Seit zwei Monaten – schreibt die Wiener Neue Freie Presse in ihrer Nummer vom 19. April – wird der Setzersaal unserer Druckerei mit elektrischem Licht beleuchtet, welches sich so vollständig bewährt, dass unsere Typographen es fortan als ein Unglück betrachten würden, wenn sie diese Beleuchtungsart künftig entbehren sollten. Durch acht elektrische Differentiallampen, welche von einer einzigen elektrischen Stromquelle (Wechselstrom-Maschine) durch eine Leitung genährt werden, wird volle Tageshelle in dem rechtwinklig gelegenen Saale verbreitet, welcher bisher mit 80 Gasflammen beleuchtet wurde.

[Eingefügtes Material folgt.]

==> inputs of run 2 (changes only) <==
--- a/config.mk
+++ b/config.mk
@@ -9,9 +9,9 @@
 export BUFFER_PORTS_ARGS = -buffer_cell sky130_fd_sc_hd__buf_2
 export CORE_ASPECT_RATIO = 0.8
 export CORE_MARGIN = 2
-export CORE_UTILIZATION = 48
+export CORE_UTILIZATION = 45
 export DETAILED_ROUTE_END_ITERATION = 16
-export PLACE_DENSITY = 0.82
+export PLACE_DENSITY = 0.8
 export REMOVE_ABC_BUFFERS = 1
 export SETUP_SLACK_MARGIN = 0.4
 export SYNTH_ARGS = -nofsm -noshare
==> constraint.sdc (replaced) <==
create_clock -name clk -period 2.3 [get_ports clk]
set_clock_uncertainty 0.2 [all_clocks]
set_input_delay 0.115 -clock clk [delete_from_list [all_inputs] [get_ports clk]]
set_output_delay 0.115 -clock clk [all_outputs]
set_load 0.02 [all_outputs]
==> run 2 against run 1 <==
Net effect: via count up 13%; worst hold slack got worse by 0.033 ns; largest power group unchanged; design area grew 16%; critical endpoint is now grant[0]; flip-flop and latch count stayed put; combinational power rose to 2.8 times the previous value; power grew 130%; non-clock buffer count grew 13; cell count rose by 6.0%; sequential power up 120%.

Die hellere Beleuchtung ist aber nicht der Hauptgewinn, welchen die Setzer von der neuen Einrichtung schöpfen – die vorzüglichste Annehmlichkeit ist vielmehr die gleichmäßige, angenehme Temperatur, die jetzt in dem geräumigen Saal herrscht und an Stelle der oft unerträglichen und gesundheitsschädlichen Hitze getreten ist, welche bis vor kurzem durch die große Zahl der zur Beleuchtung erforderlichen Gasflammen verbreitet ward. Noch ein Umstand mag hier Erwähnung finden, welcher in vielen Fällen dem elektrischen Licht den Vorzug einräumen dürfte, und zwar ist dies die fast absolute Feuergefahrlosigkeit, welche hierbei dadurch erzielt wird, dass zur Entzündung der Lampen keinerlei Zündstoff nötig ist, indem sowohl das Anbrennen wie Verlöschen der Lichter nur durch Ingangsetzung und Stillstand der Lichtmaschinen bzw. Unterbrechen und Schließen der Leitung hervorgebracht wird. Die Einrichtung ist nach dem von der Firma Siemens & Halske in Berlin erfundenem System geteilten elektrischen Lichts getroffen, welches auch zufolge der bei uns gemachten Erfahrungen unter allen bis jetzt angestellten Versuchen, geteiltes elektrisches Licht zur Darstellung zu bringen, als der gelungenste betrachtet werden muss.